MIAMI: Donald Trump a déclaré vendredi que les Etats-Unis pourraient ne pas venir en aide à l'Otan en cas de besoin, réitérant ses critiques contre l'Alliance atlantique, lors d'un forum d'affaires à Miami.

"Ils n'étaient tout simplement pas là", a déclaré le président américain, se référant à la demande de Washington - restée lettre morte - de soutien militaire de ses alliés pour sécuriser le détroit d'Ormuz.

"Nous dépensons des centaines de milliards de dollars par an pour l'Otan, des centaines de milliards, pour les protéger, et nous aurions toujours été là pour eux, mais maintenant, au vu de leurs actions, je suppose que nous n'avons plus à l'être, n'est-ce pas ?", a-t-il dit.

Ces dernières semaines, le président américain a multiplié les prises de parole belliqueuses envers l'Otan, la qualifiant notamment sur son réseau Truth Social de "TIGRE DE PAPIER" et de "LACHES". Les Etats-Unis "s'en souviendront", avait-il déjà déclaré jeudi en Conseil des ministres.

Le Royaume-Uni, la France, l'Allemagne, l'Italie, les Pays-Bas et le Japon s'étaient dit prêts, dans un communiqué conjoint le 19 mars, "à contribuer aux efforts appropriés visant à garantir la sécurité de la traversée du détroit", où transite en temps normal un cinquième de la production de pétrole mondiale.
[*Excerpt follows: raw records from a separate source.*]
## config.mk

```make
export PLATFORM = sky130hd
export DESIGN_NAME = window_time_weighted_stats
export DESIGN_NICKNAME = d
export VERILOG_FILES = /design/src/wtws_pkg.sv /design/src/wtws_front.sv /design/src/wtws_queue.sv /design/src/wtws_back.sv /design/src/window_time_weighted_stats.sv
export SDC_FILE = /design/constraint.sdc
export NUM_CORES = 2
export LEC_CHECK = 0
export BUFFER_PORTS_ARGS = -buffer_cell sky130_fd_sc_hd__buf_2
export CELL_PAD_IN_SITES_DETAIL_PLACEMENT = 1
export CELL_PAD_IN_SITES_GLOBAL_PLACEMENT = 1
export CORE_ASPECT_RATIO = 0.9
export CORE_MARGIN = 2
export CORE_UTILIZATION = 58
export CTS_BUF_LIST = sky130_fd_sc_hd__clkbuf_2 sky130_fd_sc_hd__clkbuf_4 sky130_fd_sc_hd__clkbuf_8
export CTS_CLUSTER_DIAMETER = 150
export DETAILED_ROUTE_END_ITERATION = 7
export PLACE_DENSITY_LB_ADDON = 0.1
export SLEW_MARGIN = 5
export SYNTH_ARGS = -nofsm -noshare
export SYNTH_HDL_FRONTEND = slang
export SYNTH_SLANG_ARGS = --single-unit
```

## constraint.sdc

```tcl
create_clock -name clk -period 21.6 [get_ports clk]
set_input_delay 2.16 -clock clk [delete_from_list [all_inputs] [get_ports clk]]
set_output_delay 2.16 -clock clk [all_outputs]
set_load 0.02 [all_outputs]
```

## src/wtws_pkg.sv

```systemverilog
`timescale 1ns / 1ps
package wtws_pkg;

	localparam logic [1:0] STATUS_OK    = 2'd0;
	localparam logic [1:0] STATUS_EMPTY = 2'd1;
	localparam logic [1:0] STATUS_ERROR = 2'd2;

	localparam logic [1:0] MODE_MEAN = 2'd0;
	localparam logic [1:0] MODE_MIN  = 2'd1;
	localparam logic [1:0] MODE_MAX  = 2'd2;

	localparam logic [1:0] REG_WINDOW_START    = 2'd0;
	localparam logic [1:0] REG_WINDOW_END      = 2'd1;
	localparam logic [1:0] REG_STAT_MODE       = 2'd2;
	localparam logic [1:0] REG_REPEAT_INTERVAL = 2'd3;

	localparam int unsigned DIV_STEPS = 64;
	localparam int unsigned DIV_CNT_W = $clog2(DIV_STEPS);

	typedef struct packed {
		logic [31:0]        sample_time;
		logic signed [31:0] sample_value;
		logic               last_sample;
	} in_item_t;

	typedef struct packed {
		logic [1:0]         status;
		logic signed [31:0] stat_value;
	} out_item_t;

	typedef struct packed {
		logic               add1_en;
		logic signed [31:0] add1_value;
		logic [15:0]        add1_weight;
		logic               add2_en;
		logic signed [31:0] add2_value;
		logic               fin;
		logic               need_div;
		logic [1:0]         status;
		logic [31:0]        value;
	} rec_t;

	typedef enum logic [1:0] {
		ST_RUN,
		ST_DIV,
		ST_OUT
	} back_state_t;

endpackage

```

## src/wtws_front.sv

```systemverilog
`timescale 1ns / 1ps
module wtws_front (
	input  logic             clk,
	input  logic             arst_n,
	input  logic             cfg_we,
	input  logic [1:0]       cfg_idx,
	input  logic [31:0]      cfg_wdata,
	input  logic             accept,
	input  wtws_pkg::in_item_t item,
	output wtws_pkg::rec_t   rec
);
	import wtws_pkg::*;

	logic [31:0]        win_start_q;
	logic [31:0]        win_end_q;
	logic [1:0]         mode_q;
	logic [15:0]        interval_q;

	logic [31:0]        ptime_q;
	logic signed [31:0] pvalue_q;
	logic               pvalid_q;
	logic               closed_q;
	logic signed [31:0] min_q;
	logic signed [31:0] max_q;
	logic               has_w_q;
	logic [1:0]         seen_q;
	logic               order_err_q;

	logic [31:0]        t;
	logic signed [31:0] v;
	logic               order_bad;
	logic [31:0]        gap;
	logic [31:0]        cut;
	logic [15:0]        w;
	logic               add1;
	logic               closed_n;
	logic               inwin;
	logic               has_w_n;
	logic signed [31:0] min_n;
	logic signed [31:0] max_n;
	logic signed [31:0] pvalue_n;
	logic               pvalid_n;
	logic [31:0]        ptime_n;
	logic [1:0]         seen_n;
	logic               order_err_n;
	logic               has_w_fin;

	always_ff @(posedge clk or negedge arst_n) begin
		if (!arst_n) begin
			win_start_q <= '0;
			win_end_q   <= 32'd1;
			mode_q      <= MODE_MEAN;
			interval_q  <= 16'd5;
		end else if (cfg_we) begin
			unique case (cfg_idx)
				REG_WINDOW_START:    win_start_q <= cfg_wdata;
				REG_WINDOW_END:      win_end_q   <= cfg_wdata;
				REG_STAT_MODE:       mode_q      <= cfg_wdata[1:0];
				REG_REPEAT_INTERVAL: interval_q  <= cfg_wdata[15:0];
				default:             win_start_q <= win_start_q;
			endcase
		end
	end

	assign t   = item.sample_time;
	assign v   = item.sample_value;
	assign gap = t - ptime_q;
	assign cut = win_end_q - ptime_q;

	always_comb begin
		order_bad   = (seen_q != 2'd0) && (t <= ptime_q);
		add1        = 1'b0;
		closed_n    = closed_q;
		inwin       = 1'b0;
		has_w_n     = has_w_q;
		min_n       = min_q;
		max_n       = max_q;
		pvalue_n    = pvalue_q;
		pvalid_n    = pvalid_q;
		ptime_n     = ptime_q;
		seen_n      = seen_q;
		order_err_n = order_err_q;
		if (gap > {16'd0, interval_q}) begin
			w = 16'd1;
		end else if (t < win_end_q) begin
			w = gap[15:0];
		end else if (win_end_q > ptime_q) begin
			w = cut[15:0];
		end else begin
			w = 16'd1;
		end
		if (order_bad) begin
			order_err_n = 1'b1;
		end else begin
			add1     = pvalid_q;
			has_w_n  = has_w_q | pvalid_q;
			closed_n = closed_q | (t >= win_end_q);
			inwin    = !closed_n && (t >= win_start_q) && (t < win_end_q);
			if (inwin) begin
				if (!has_w_n) begin
					min_n = v;
					max_n = v;
				end else begin
					if (v < min_q) min_n = v;
					if (v > max_q) max_n = v;
				end
				pvalue_n = v;
			end
			pvalid_n = inwin;
			ptime_n  = t;
			if (seen_q != 2'd2) seen_n = seen_q + 2'd1;
		end
		has_w_fin = has_w_n | pvalid_n;
	end

	always_comb begin
		rec.add1_en     = add1;
		rec.add1_value  = pvalue_q;
		rec.add1_weight = w;
		rec.add2_en     = item.last_sample && pvalid_n;
		rec.add2_value  = pvalue_n;
		rec.fin         = item.last_sample;
		rec.need_div    = 1'b0;
		rec.status      = STATUS_ERROR;
		rec.value       = '0;
		if ((win_start_q >= win_end_q) || order_err_n) begin
			rec.status = STATUS_ERROR;
		end else if (!has_w_fin) begin
			rec.status = STATUS_EMPTY;
		end else begin
			unique case (mode_q)
				MODE_MEAN: begin
					rec.status   = STATUS_OK;
					rec.need_div = 1'b1;
				end
				MODE_MIN: begin
					rec.status = STATUS_OK;
					rec.value  = min_n;
				end
				MODE_MAX: begin
					rec.status = STATUS_OK;
					rec.value  = max_n;
				end
				default: rec.status = STATUS_ERROR;
			endcase
		end
	end

	always_ff @(posedge clk or negedge arst_n) begin
		if (!arst_n) begin
			ptime_q     <= '0;
			pvalue_q    <= '0;
			pvalid_q    <= 1'b0;
			closed_q    <= 1'b0;
			min_q       <= '0;
			max_q       <= '0;
			has_w_q     <= 1'b0;
			seen_q      <= '0;
			order_err_q <= 1'b0;
		end else if (accept) begin
			if (item.last_sample) begin
				ptime_q     <= '0;
				pvalue_q    <= '0;
				pvalid_q    <= 1'b0;
				closed_q    <= 1'b0;
				min_q       <= '0;
				max_q       <= '0;
				has_w_q     <= 1'b0;
				seen_q      <= '0;
				order_err_q <= 1'b0;
			end else begin
				ptime_q     <= ptime_n;
				pvalue_q    <= pvalue_n;
				pvalid_q    <= pvalid_n;
				closed_q    <= closed_n;
				min_q       <= min_n;
				max_q       <= max_n;
				has_w_q     <= has_w_n;
				seen_q      <= seen_n;
				order_err_q <= order_err_n;
			end
		end
	end

endmodule

```

## src/wtws_queue.sv

```systemverilog
`timescale 1ns / 1ps
module wtws_queue #(
	parameter int unsigned DEPTH = 4
) (
	input  logic           clk,
	input  logic           arst_n,
	input  logic           push,
	input  wtws_pkg::rec_t push_rec,
	input  logic           pop,
	output logic           full,
	output logic           head_valid,
	output wtws_pkg::rec_t head_rec
);
	import wtws_pkg::*;

	localparam int unsigned PTR_W = (DEPTH > 1) ? $clog2(DEPTH) : 1;
	localparam int unsigned CNT_W = $clog2(DEPTH + 1);

	rec_t             slot_q [DEPTH];
	logic [PTR_W-1:0] wr_ptr_q;
	logic [PTR_W-1:0] rd_ptr_q;
	logic [CNT_W-1:0] count_q;

	assign full       = (count_q == CNT_W'(DEPTH));
	assign head_valid = (count_q != '0);
	assign head_rec   = slot_q[rd_ptr_q];

	always_ff @(posedge clk) begin
		if (push) begin
			slot_q[wr_ptr_q] <= push_rec;
		end
	end

	always_ff @(posedge clk or negedge arst_n) begin
		if (!arst_n) begin
			wr_ptr_q <= '0;
			rd_ptr_q <= '0;
			count_q  <= '0;
		end else begin
			if (push) begin
				wr_ptr_q <= (wr_ptr_q == PTR_W'(DEPTH - 1)) ? '0 : wr_ptr_q + 1'b1;
			end
			if (pop) begin
				rd_ptr_q <= (rd_ptr_q == PTR_W'(DEPTH - 1)) ? '0 : rd_ptr_q + 1'b1;
			end
			if (push && !pop) begin
				count_q <= count_q + 1'b1;
			end else if (pop && !push) begin
				count_q <= count_q - 1'b1;
			end
		end
	end

endmodule

```

## src/wtws_back.sv

```systemverilog
`timescale 1ns / 1ps
module wtws_back (
	input  logic              clk,
	input  logic              arst_n,
	input  logic              head_valid,
	input  wtws_pkg::rec_t    head_rec,
	output logic              pop,
	output logic              done,
	output wtws_pkg::out_item_t result
);
	import wtws_pkg::*;

	back_state_t        state_q;
	back_state_t        state_n;

	logic               hold_q;
	logic               s1_valid_s1;
	logic signed [63:0] p1_s1;
	logic signed [63:0] p2_s1;
	logic [16:0]        w_s1;
	logic               fin_s1;
	logic               need_div_s1;
	logic [1:0]         status_s1;
	logic [31:0]        value_s1;

	logic [63:0]        sum_q;
	logic [31:0]        wt_q;
	logic               fin_q;
	logic               need_div_q;
	logic [1:0]         status_q;
	logic [31:0]        value_q;

	logic               neg_q;
	logic [63:0]        dvd_q;
	logic [31:0]        rem_q;
	logic [DIV_CNT_W-1:0] cnt_q;

	logic               done_q;
	out_item_t          result_q;

	logic signed [48:0] prod;
	logic [32:0]        wt_sum;
	logic [32:0]        shifted;
	logic               ge;
	logic [32:0]        diff;
	logic [31:0]        mean;

	logic               emit;
	logic               load_div;
	logic [1:0]         emit_status;
	logic [31:0]        emit_value;

	assign pop  = head_valid && !hold_q;
	assign prod = head_rec.add1_value * $signed({1'b0, head_rec.add1_weight});

	always_ff @(posedge clk or negedge arst_n) begin
		if (!arst_n) begin
			s1_valid_s1 <= 1'b0;
		end else begin
			s1_valid_s1 <= pop;
		end
	end

	always_ff @(posedge clk) begin
		if (pop) begin
			p1_s1       <= head_rec.add1_en ? {{15{prod[48]}}, prod} : 64'sd0;
			p2_s1       <= head_rec.add2_en ? {{32{head_rec.add2_value[31]}}, head_rec.add2_value}
			                                : 64'sd0;
			w_s1        <= (head_rec.add1_en ? {1'b0, head_rec.add1_weight} : 17'd0)
			             + (head_rec.add2_en ? 17'd1 : 17'd0);
			fin_s1      <= head_rec.fin;
			need_div_s1 <= head_rec.need_div;
			status_s1   <= head_rec.status;
			value_s1    <= head_rec.value;
		end
	end

	assign wt_sum = {1'b0, wt_q} + {16'd0, w_s1};

	assign shifted = {rem_q, dvd_q[63]};
	assign ge      = (shifted >= {1'b0, wt_q});
	assign diff    = shifted - {1'b0, wt_q};

	always_comb begin
		if (!neg_q) begin
			mean = (|dvd_q[63:31]) ? 32'h7FFF_FFFF : dvd_q[31:0];
		end else if ((|dvd_q[63:32]) || (dvd_q[31] && (|dvd_q[30:0]))) begin
			mean = 32'h8000_0000;
		end else begin
			mean = ~dvd_q[31:0] + 32'd1;
		end
	end

	always_comb begin
		state_n = state_q;
		unique case (state_q)
			ST_RUN: if (fin_q && need_div_q) state_n = ST_DIV;
			ST_DIV: if (cnt_q == '0) state_n = ST_OUT;
			ST_OUT: state_n = ST_RUN;
			default: state_n = ST_RUN;
		endcase
	end

	always_comb begin
		emit        = 1'b0;
		load_div    = 1'b0;
		emit_status = status_q;
		emit_value  = value_q;
		unique case (state_q)
			ST_RUN: begin
				if (fin_q) begin
					load_div = need_div_q;
					emit     = !need_div_q;
				end
			end
			ST_DIV: begin
				emit = 1'b0;
			end
			ST_OUT: begin
				emit        = 1'b1;
				emit_status = STATUS_OK;
				emit_value  = mean;
			end
			default: emit = 1'b0;
		endcase
	end

	always_ff @(posedge clk or negedge arst_n) begin
		if (!arst_n) begin
			state_q <= ST_RUN;
			hold_q  <= 1'b0;
			fin_q   <= 1'b0;
			sum_q   <= '0;
			wt_q    <= '0;
			done_q  <= 1'b0;
		end else begin
			state_q <= state_n;
			done_q  <= emit;
			if (pop && head_rec.fin) begin
				hold_q <= 1'b1;
			end else if (emit) begin
				hold_q <= 1'b0;
			end
			if (s1_valid_s1) begin
				sum_q <= sum_q + 64'(p1_s1) + 64'(p2_s1);
				wt_q  <= wt_sum[32] ? 32'hFFFF_FFFF : wt_sum[31:0];
				fin_q <= fin_s1;
			end else if (emit) begin
				sum_q <= '0;
				wt_q  <= '0;
				fin_q <= 1'b0;
			end else if (load_div) begin
				fin_q <= 1'b0;
			end
		end
	end

	always_ff @(posedge clk) begin
		if (s1_valid_s1) begin
			need_div_q <= need_div_s1;
			status_q   <= status_s1;
			value_q    <= value_s1;
		end
		if (load_div) begin
			neg_q <= sum_q[63];
			dvd_q <= sum_q[63] ? (~sum_q + 64'd1) : sum_q;
			rem_q <= '0;
			cnt_q <= DIV_CNT_W'(DIV_STEPS - 1);
		end else if (state_q == ST_DIV) begin
			rem_q <= ge ? diff[31:0] : shifted[31:0];
			dvd_q <= {dvd_q[62:0], ge};
			cnt_q <= cnt_q - 1'b1;
		end
		if (emit) begin
			result_q.status     <= emit_status;
			result_q.stat_value <= emit_value;
		end
	end

	assign done   = done_q;
	assign result = result_q;

endmodule

```

## src/window_time_weighted_stats.sv

```systemverilog
`timescale 1ns / 1ps
// Time-weighted mean, minimum or maximum of a set of timestamped samples over
// the window set by window_start and window_end. A sample is taken on every
// cycle with start high and busy low; the sample flagged last_sample closes the
// set, and its result appears once, for one cycle with done high, and is never
// held back. Samples enter a queue of QUEUE_DEPTH entries and busy is high only
// while that queue is full. The back end reads one entry per cycle through a
// multiply and accumulate, except while it holds after a last sample until that
// set's result is out; a minimum, maximum or error result follows the accumulate,
// and a mean follows the 64-by-32 bit division, which retires one quotient bit per
// cycle. Samples of the next set are taken into the queue meanwhile. Registers
// must be written only while the block is idle; the block does not enforce this.
module window_time_weighted_stats #(
	parameter int unsigned QUEUE_DEPTH = 4
) (
	input  logic                clk,
	input  logic                arst_n,
	input  logic                cfg_we,
	input  logic [1:0]          cfg_idx,
	input  logic [31:0]         cfg_wdata,
	input  logic                start,
	output logic                busy,
	input  wtws_pkg::in_item_t  sample,
	output logic                done,
	output wtws_pkg::out_item_t result
);
	import wtws_pkg::*;

	logic accept;
	logic full;
	logic head_valid;
	logic pop;
	rec_t push_rec;
	rec_t head_rec;

	assign busy   = full;
	assign accept = start && !full;

	wtws_front u_front (
		.clk       (clk),
		.arst_n    (arst_n),
		.cfg_we    (cfg_we),
		.cfg_idx   (cfg_idx),
		.cfg_wdata (cfg_wdata),
		.accept    (accept),
		.item      (sample),
		.rec       (push_rec)
	);

	wtws_queue #(
		.DEPTH (QUEUE_DEPTH)
	) u_queue (
		.clk        (clk),
		.arst_n     (arst_n),
		.push       (accept),
		.push_rec   (push_rec),
		.pop        (pop),
		.full       (full),
		.head_valid (head_valid),
		.head_rec   (head_rec)
	);

	wtws_back u_back (
		.clk        (clk),
		.arst_n     (arst_n),
		.head_valid (head_valid),
		.head_rec   (head_rec),
		.pop        (pop),
		.done       (done),
		.result     (result)
	);

endmodule

```

==> flow_metrics.tcl <==
set metrics [dict create \
    worst_pin_slew_ns 1.29 \
    cts.sinks 1103 \
    place_hpwl_um 175000 \
    setup_tns_ns 0 \
    first_pass_iters 7 \
    postCtsSetupRepairBufs 0 \
    crit_top_cell "fa_1" \
    grt_pass1_wl_um 379000 \
    grt_pass1_vias 63100 \
    final_common_cell "inv_1" \
    io_buffers 138 \
    synthDistinctLibCells 81 \
    route.detailed.drc 0 \
    fmax_mhz 103 \
    synth_top_family_by_area "adder cells" \
    drt_iter0_drc 4750 \
    htreeDepth 4 \
    synth-compound-area-share 0.118 \
    cts_made_buffers 182 \
    cp_max_fo 47 \
    rows 126 \
    skew_ns 0.0684 \
    syn_avg_cell_area_um2 10.8 \
    cts_resized 0 \
    io_pins 139 \
    crit_path_max_incr_delay_ns 0.88 \
    crit_arrival_ns 10.35 \
    setup_ws_ns 11.90 \
    hold_violations 0 \
    wirelength_um 246000 \
    path_class "flip-flop to flip-flop" \
    dr_total_vias 57700 \
    synthAdderAreaFrac 0.225 \
    vias_per_cell 6.34 \
    fin_crit_sh 0.449 \
    cp.required_ns 22.25 \
    rsz0062_at_grt "no" \
    place_ws_ns 11.95 \
    fp.coreArea_mm2 0.131 \
    drv_cap 0 \
    final_cell_mix "inv_1, nand2_1, edfxtp_1, fa_1, ha_1" \
    gp_congestion 0.914 \
    fill_cells 13800 \
    clk_pin_slew_ns 0.06 \
    ys.flop_type "edfxtp_1" \
    layout.nets 8361 \
    syn_nets 8247 \
    worst-path-buf-inv 7 \
    finalCriticalPeriod_ns 9.70 \
    slew_violations 0 \
    insertion_delay_ns 0.95 \
    worstHoldPathType "flip-flop to flip-flop" \
    clk_path_buf_depth 3 \
    yosysWarnings 0 \
    synth_edf_count 740 \
    cp_top_family "adder cells" \
    synthXorXnorAreaFrac 0.0288 \
    grt_max_degree 141 \
    dieHeight_um 349 \
    synth-seq-cells 1103 \
    cts_root_buf "clkbuf_8" \
    slowest_stage "buf_4" \
    grtUsageTotal 0.368 \
    setup_viol 0 \
    ys_seq_area_frac 0.406 \
    synthArstFlopShare 0.295 \
    ant_nets 0 \
    synth_mux_area_frac 0.0602 \
    antenna_found_initial 16 \
    synthCells 7101 \
    syn2layout_area_growth_pct 8.77 \
    synth-simple-area-share 0.105 \
    syn_area_mm2 0.0767 \
    status "complete, no violations" \
    die_area_mm2 0.135 \
    start_util 0.584 \
    avgRoutedWirePerCell_um 27.0 \
    start_kind "flip-flop" \
    grt_remaining_overflow 0 \
    endpoint_kind "flip-flop" \
    die_x_um 387 \
    cts_tree "built" \
    hold_buffers 0 \
    drive_gt1_frac 0.110 \
    maxSlewHeadroom 0.139 \
]
logic make-up after synthesis:
family | count (synthesis)
simple gates | 1778
xor+xnor | 252
mux | 334
buf+inv | 1179
compound gates | 1412
flops | 1103
fa+ha+maj | 1043
worst paths after layout:
| check | endpoint | slack [ns] | startpoint | cells after the start |
|---|---|---|---|---|
| max | u_back.p1_s1[41] | 11.90 | u_queue.rd_ptr_q[0] | 27 |
| min | u_back.value_q[11] | 0.42 | u_back.value_s1[11] | 0 |
| max reg2reg | u_back.p1_s1[41] | 11.90 | u_queue.rd_ptr_q[0] | 27 |
| min reg2reg | u_back.value_q[11] | 0.42 | u_back.value_s1[11] | 0 |
| max in group asynchronous | u_front.interval_q[9] | 18.94 | arst_n | 2 |
| min in group asynchronous | u_front.win_end_q[22] | 1.23 | arst_n | 1 |
flip-flops by register name (all words and copies together) (netlist names), 3 cells and up:
register             cells
u_queue.slot_q         472
u_back.dvd_q            64
u_back.sum_q            64
u_back.p1_s1            49
u_back.result           34
u_back.p2_s1            32
u_back.rem_q            32
u_back.value_q          32
u_back.value_s1         32
u_back.wt_q             32
u_front.max_q           32
u_front.min_q           32
u_front.ptime_q         32
u_front.pvalue_q        32
u_front.win_end_q       32
u_front.win_start_q     32
u_back.w_s1             17
u_front.interval_q      16
u_back.cnt_q             6
u_queue.count_q          3
final cells by class:
type                       count  area, um2  share of cell area
antenna                        6       15.0            0.000180
clock inverter                86        966              0.0116
inverter                     897       3370              0.0404
sequential                  1103      31100               0.373
timing repair buffer         212       1270              0.0152
multi-input combinational   4819      41300               0.495
tap                         1728       2160              0.0259
clock buffer                 255       3200              0.0384
metrics by stage:
stage	utilization	std cells	area [um2]	hold WS [ns]
2_1_floorplan	-	7101	76700	0.400
3_3_place_gp	0.604	8759	79200	0.404
3_5_place_dp	0.604	8759	79200	0.406
6_report	0.636	9106	83400	0.424
5_1_grt	0.636	9105	83400	0.433
4_1_cts	0.636	9100	83400	0.427
cells in the mapped netlist, drive strengths merged, types with 79 or more instances:
master	instances	share of area
xnor2	115	0.013
a22o	79	0.0090
mux2	118	0.017
inv	896	0.044
ha	485	0.079
a21oi	251	0.016
xor2	137	0.016
dfrtp	322	0.11
o21ai	461	0.030
clkbuf	238	0.012
mux4	90	0.026
mux2i	126	0.016
nor2b	85	0.0069
a21o	179	0.018
nor2	453	0.022
nand2	752	0.037
fa	558	0.15
edfxtp	740	0.29
metal layers:
layer | vias up | GRT usage | part of all wire
met5 | - | 0 | 0.00019
met2 | 2430 | 0.598 | 0.47
met3 | 593 | 0.0678 | 0.076
li1 | 24900 | - | -
met4 | 8 | 0.171 | 0.049
met1 | 29800 | 0.483 | 0.40
Power is not shown: default switching activity piles up to over one toggle a cycle in this logic, so the estimate is an artifact.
Ils avaient cependant exclu toute participation militaire directe.

Le trafic dans ce passage étroit est pratiquement paralysé, entraînant une flambée des prix de l’énergie.

Lors de sa prise de parole à Miami, devant des chefs d'entreprise et des investisseurs réunis pour le sommet du "FII Priority", Donald Trump a une nouvelle fois assuré que l'opération militaire contre l'Iran, qui va entrer dans sa cinquième semaine, se passait pour le mieux.